As Brooks said, Wilks doesn’t play “buddy basketball.”
“It’s always been a numbers game with him and the guy is an NBA player,” Brooks said. “Unfortunately he hasn’t been able to stick with a team, or year after year he’s always had to worry about his next job. He’s a great kid, works hard, very serviceable point guard.”
One of the Hawks’ final cuts in training camp, Wilks had spent the last month back in Alabama, working out by himself at a local gym, playing pickup games with friends, waiting for his phone to ring.
Following the NBA, however, wasn’t as simple. His cable provider in Hartselle doesn’t have the NBA League Pass, so he’d instead go to his in-laws house 30 minutes away in Hillsboro where he can watch every game. It’s where his wife goes to watch him play whenever Wilks is on a roster.
With Shaun Livingston, Kevin Ollie and Kyle Weaver nursing injuries, the Thunder decided to bring in Wilks to play behind Russell Westbrook. Wilks had already played for the Oklahoma City franchise and alongside Nick Collison, Kevin Durant and Jeff Green. Wilks signed with the Thunder last Wednesday, spent Thanksgiving here with trainer Joe Sharpe’s family, skimmed the playbook and got up some shots before making his debut on Friday against the Milwaukee Bucks.
Wilks has averaged 12 minutes and two points in two games off the bench for the Thunder.

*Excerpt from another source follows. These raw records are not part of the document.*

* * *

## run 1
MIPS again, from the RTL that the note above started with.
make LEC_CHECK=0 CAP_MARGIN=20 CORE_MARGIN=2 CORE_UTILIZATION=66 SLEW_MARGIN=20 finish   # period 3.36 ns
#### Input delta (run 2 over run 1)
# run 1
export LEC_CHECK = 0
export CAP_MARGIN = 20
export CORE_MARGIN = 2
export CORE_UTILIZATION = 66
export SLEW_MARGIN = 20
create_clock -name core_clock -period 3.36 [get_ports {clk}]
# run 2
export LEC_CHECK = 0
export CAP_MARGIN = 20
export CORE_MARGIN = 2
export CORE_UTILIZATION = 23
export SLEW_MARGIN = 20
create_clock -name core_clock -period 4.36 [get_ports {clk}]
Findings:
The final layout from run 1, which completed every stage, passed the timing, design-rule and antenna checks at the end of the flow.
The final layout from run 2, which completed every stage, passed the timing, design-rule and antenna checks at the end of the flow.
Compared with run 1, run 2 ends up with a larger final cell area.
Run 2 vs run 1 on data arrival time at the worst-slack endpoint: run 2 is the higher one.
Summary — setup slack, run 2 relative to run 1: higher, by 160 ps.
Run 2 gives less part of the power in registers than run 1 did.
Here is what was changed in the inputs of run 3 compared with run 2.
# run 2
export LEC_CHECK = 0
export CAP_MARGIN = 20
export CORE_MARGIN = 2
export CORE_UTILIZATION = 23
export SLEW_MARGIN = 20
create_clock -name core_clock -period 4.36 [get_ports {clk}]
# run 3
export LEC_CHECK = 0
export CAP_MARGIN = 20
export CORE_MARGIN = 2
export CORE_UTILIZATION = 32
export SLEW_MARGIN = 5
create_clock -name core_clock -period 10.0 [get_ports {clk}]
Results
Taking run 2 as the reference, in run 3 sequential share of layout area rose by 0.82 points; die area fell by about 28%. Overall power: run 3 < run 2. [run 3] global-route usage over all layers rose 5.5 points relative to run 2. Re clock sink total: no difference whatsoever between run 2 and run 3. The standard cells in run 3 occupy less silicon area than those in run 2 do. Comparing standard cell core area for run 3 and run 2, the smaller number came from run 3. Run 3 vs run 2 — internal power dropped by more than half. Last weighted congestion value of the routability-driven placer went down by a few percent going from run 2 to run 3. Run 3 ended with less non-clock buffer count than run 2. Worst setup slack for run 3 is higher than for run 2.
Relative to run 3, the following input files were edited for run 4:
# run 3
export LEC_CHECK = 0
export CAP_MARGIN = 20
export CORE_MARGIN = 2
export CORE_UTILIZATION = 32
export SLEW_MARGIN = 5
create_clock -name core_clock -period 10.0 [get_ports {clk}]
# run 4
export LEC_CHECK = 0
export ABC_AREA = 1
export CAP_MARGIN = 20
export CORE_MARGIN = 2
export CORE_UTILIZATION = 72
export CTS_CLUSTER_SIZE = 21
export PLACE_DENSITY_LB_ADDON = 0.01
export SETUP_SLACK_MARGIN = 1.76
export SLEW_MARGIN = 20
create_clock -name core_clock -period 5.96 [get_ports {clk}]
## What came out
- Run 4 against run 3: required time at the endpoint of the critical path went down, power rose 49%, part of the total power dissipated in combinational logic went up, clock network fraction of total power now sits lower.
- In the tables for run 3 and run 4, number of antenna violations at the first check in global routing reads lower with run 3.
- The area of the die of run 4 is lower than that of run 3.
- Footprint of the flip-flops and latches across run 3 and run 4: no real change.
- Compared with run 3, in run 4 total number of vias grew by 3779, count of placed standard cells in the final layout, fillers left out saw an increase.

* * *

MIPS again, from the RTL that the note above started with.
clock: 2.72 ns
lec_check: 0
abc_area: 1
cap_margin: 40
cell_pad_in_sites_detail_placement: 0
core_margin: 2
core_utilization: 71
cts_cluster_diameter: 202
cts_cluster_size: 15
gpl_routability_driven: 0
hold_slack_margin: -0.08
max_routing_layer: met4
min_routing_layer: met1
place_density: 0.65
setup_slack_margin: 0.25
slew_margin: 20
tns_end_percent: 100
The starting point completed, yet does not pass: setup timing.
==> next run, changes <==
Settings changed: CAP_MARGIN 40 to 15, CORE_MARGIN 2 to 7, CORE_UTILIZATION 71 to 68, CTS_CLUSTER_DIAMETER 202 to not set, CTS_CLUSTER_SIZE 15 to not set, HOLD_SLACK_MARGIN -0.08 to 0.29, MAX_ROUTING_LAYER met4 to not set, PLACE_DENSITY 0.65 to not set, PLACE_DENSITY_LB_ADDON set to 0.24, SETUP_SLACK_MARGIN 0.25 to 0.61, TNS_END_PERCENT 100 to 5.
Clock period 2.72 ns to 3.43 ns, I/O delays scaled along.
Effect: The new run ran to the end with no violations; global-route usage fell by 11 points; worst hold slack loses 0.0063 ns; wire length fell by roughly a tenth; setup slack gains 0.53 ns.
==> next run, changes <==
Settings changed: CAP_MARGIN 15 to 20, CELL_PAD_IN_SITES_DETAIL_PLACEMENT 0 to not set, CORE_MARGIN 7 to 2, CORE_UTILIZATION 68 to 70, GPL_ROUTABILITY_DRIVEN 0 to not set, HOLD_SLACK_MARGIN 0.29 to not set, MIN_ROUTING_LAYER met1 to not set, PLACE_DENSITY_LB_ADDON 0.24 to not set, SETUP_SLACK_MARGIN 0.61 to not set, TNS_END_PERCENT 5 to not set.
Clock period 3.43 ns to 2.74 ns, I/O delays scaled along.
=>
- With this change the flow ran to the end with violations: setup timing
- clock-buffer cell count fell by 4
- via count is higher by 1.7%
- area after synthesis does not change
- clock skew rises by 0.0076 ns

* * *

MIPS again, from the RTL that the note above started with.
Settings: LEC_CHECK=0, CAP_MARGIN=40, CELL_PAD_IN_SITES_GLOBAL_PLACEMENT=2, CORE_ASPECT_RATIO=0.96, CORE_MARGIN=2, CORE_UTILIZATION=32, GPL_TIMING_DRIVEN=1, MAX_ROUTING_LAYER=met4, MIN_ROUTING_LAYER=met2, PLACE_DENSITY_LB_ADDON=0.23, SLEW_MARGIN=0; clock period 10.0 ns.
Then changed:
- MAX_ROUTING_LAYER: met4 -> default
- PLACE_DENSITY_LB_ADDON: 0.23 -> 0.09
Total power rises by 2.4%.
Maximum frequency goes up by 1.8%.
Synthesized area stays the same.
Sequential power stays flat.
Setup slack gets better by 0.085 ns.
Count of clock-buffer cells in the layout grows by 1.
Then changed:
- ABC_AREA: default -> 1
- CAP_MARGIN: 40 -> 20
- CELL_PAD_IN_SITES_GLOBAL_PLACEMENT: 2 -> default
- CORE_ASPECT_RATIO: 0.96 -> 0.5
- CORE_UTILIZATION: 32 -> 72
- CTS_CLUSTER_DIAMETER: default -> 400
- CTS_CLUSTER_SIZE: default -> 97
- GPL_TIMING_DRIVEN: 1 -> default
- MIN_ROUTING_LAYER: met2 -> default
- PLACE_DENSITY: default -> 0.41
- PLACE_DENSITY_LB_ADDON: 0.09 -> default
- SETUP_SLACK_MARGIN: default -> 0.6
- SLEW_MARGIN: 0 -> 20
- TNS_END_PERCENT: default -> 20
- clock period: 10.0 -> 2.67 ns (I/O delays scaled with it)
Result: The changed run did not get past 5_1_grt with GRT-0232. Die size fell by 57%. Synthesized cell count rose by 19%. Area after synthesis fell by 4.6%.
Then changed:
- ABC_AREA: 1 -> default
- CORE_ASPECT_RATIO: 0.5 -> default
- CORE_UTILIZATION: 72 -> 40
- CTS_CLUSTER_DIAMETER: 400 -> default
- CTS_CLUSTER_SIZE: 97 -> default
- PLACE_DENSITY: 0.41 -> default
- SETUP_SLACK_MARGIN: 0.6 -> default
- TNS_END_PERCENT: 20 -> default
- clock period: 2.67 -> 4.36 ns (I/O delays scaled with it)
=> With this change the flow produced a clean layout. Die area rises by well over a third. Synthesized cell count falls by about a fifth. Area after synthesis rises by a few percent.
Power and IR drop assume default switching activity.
===== run.sh =====
#!/bin/bash
# the make line also repeats each setting of config.mk as NAME=value (left out here)
make -C /OpenROAD-flow-scripts/flow DESIGN_CONFIG=/design/flow/config.mk WORK_HOME=/design/flow/orfs CLKGATE_MAP_FILE= finish
==> inputs of run a <==
// Cordic
module Cordic #(parameter MODE = 0, STAGES = 8, WIDTH = 16, PHASE_WIDTH = 19)(
input wire                        in_clk,
input wire                        in_rst,
input wire                        in_enable,
input wire    [WIDTH-1:0]         in_x,
input wire    [WIDTH-1:0]         in_y,
input wire    [PHASE_WIDTH-1:0]   in_phase,
output wire                       out_valid,
output wire   [PHASE_WIDTH-1:0]   out_phase,
output wire   [WIDTH-1:0]         out_x,
output wire   [WIDTH-1:0]         out_y
);
make LEC_CHECK=0 CAP_MARGIN=0 CELL_PAD_IN_SITES_DETAIL_PLACEMENT=1 CELL_PAD_IN_SITES_GLOBAL_PLACEMENT=2 CORE_ASPECT_RATIO=1.1 CORE_MARGIN=2 CORE_UTILIZATION=64 CTS_CLUSTER_DIAMETER=203 GPL_TIMING_DRIVEN=1 MAX_ROUTING_LAYER=met5 MIN_ROUTING_LAYER=met2 PLACE_DENSITY_LB_ADDON=0.09 SETUP_SLACK_MARGIN=1.43 SLEW_MARGIN=40 TNS_END_PERCENT=25 finish   # period 6.36 ns
run.sh (not shown) runs the stock make flow with config.mk's settings and CLKGATE_MAP_FILE=.
==> run b (differences from run a) <==
ABC_AREA = 1   (was unset)
CAP_MARGIN = 20   (was 0)
CELL_PAD_IN_SITES_DETAIL_PLACEMENT = unset   (was 1)
CELL_PAD_IN_SITES_GLOBAL_PLACEMENT = 3   (was 2)
CORE_ASPECT_RATIO = 1.16   (was 1.1)
CORE_MARGIN = 3   (was 2)
CORE_UTILIZATION = 18   (was 64)
CTS_CLUSTER_DIAMETER = unset   (was 203)
CTS_CLUSTER_SIZE = 36   (was unset)
GPL_TIMING_DRIVEN = unset   (was 1)
MAX_ROUTING_LAYER = unset   (was met5)
MIN_ROUTING_LAYER = met1   (was met2)
PLACE_DENSITY = 0.7   (was unset)
PLACE_DENSITY_LB_ADDON = unset   (was 0.09)
SETUP_SLACK_MARGIN = unset   (was 1.43)
SLEW_MARGIN = 20   (was 40)
TNS_END_PERCENT = unset   (was 25)
==> flow/constraint.sdc (replaced) <==
create_clock -name core_clock -period 12.7 [get_ports {in_clk}]
set_input_delay 2.5400 -clock core_clock [delete_from_list [all_inputs] [get_ports {in_clk}]]
set_output_delay 2.5400 -clock core_clock [all_outputs]
set_load 0.01 [all_outputs]
==> run c (differences from run a) <==
ABC_AREA = 1   (was unset)
CAP_MARGIN = 10   (was 0)
CELL_PAD_IN_SITES_DETAIL_PLACEMENT = 0   (was 1)
CELL_PAD_IN_SITES_GLOBAL_PLACEMENT = unset   (was 2)
CORE_ASPECT_RATIO = unset   (was 1.1)
CORE_UTILIZATION = 72   (was 64)
CTS_CLUSTER_DIAMETER = unset   (was 203)
CTS_CLUSTER_SIZE = 90   (was unset)
GPL_TIMING_DRIVEN = unset   (was 1)
HOLD_SLACK_MARGIN = 0.27   (was unset)
MAX_ROUTING_LAYER = met4   (was met5)
MIN_ROUTING_LAYER = met1   (was met2)
SETUP_SLACK_MARGIN = -0.38   (was 1.43)
SLEW_MARGIN = 20   (was 40)
TNS_END_PERCENT = unset   (was 25)
==> flow/constraint.sdc (replaced) <==
create_clock -name core_clock -period 5.47 [get_ports {in_clk}]
set_input_delay 1.0940 -clock core_clock [delete_from_list [all_inputs] [get_ports {in_clk}]]
set_output_delay 1.0940 -clock core_clock [all_outputs]
set_load 0.01 [all_outputs]
==> notes <==
- Run a never finished: it broke off in 3_1_place_gp_skip_io with FLW-0024. Run c ran to the end with violations: negative setup slack. Run b went through all stages and came out clean.
- Between run c and run b, the lower clock skew is in run b (gap 0.024 ns).
- Between run b and run c, the lower global-route usage is in run b (gap 29 points).
- The first-iteration DRC count of run c is 2.5 times that of run b.
- Between run b and run c, the lower sequential share of layout area is in run b (gap 0.44 points).
- Clock-buffer cell count: run b is higher than run c (35).
- Final cell count: run b is larger than run c (33%).
- Hold slack: run c is worse than run b (0.015 ns).
- In flip-flop count, run c and run b do not differ.
- Between run b and run c, the lower wire length is in run c (gap 6.7%, measured against run c).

Just the other night, Wilks said he was talking to his wife, telling her how thankful he is to still be playing. He said the adversity he’s gone through has made him a better person. Wilks said he chooses to be happy. He chooses to focus on the positive instead of the negative. He admits that while this lifestyle isn’t for everyone, the good far outweighs the bad.
Wilks said he recently was listening to an interview that the Lakers’ Lamar Odom had done, and in it Odom talked about how certain players are made for certain situations.
But even while Wilks continues to play and suit up for different teams, and all the while be grateful for what he has, he said he still has hope that he’ll find stability.
“I still have that hope, man,” Wilks said. “Even being here I know they’ve got guys who are injured and they’re going to come back soon and they’re going to have to make decisions but I still pray and hope that there’s a way for me to be able to stick and hopefully do enough and they value me enough to where they’ll want me back. I’ve never lost that hope and I don’t think I’ll ever lose it until I hang ‘em up.”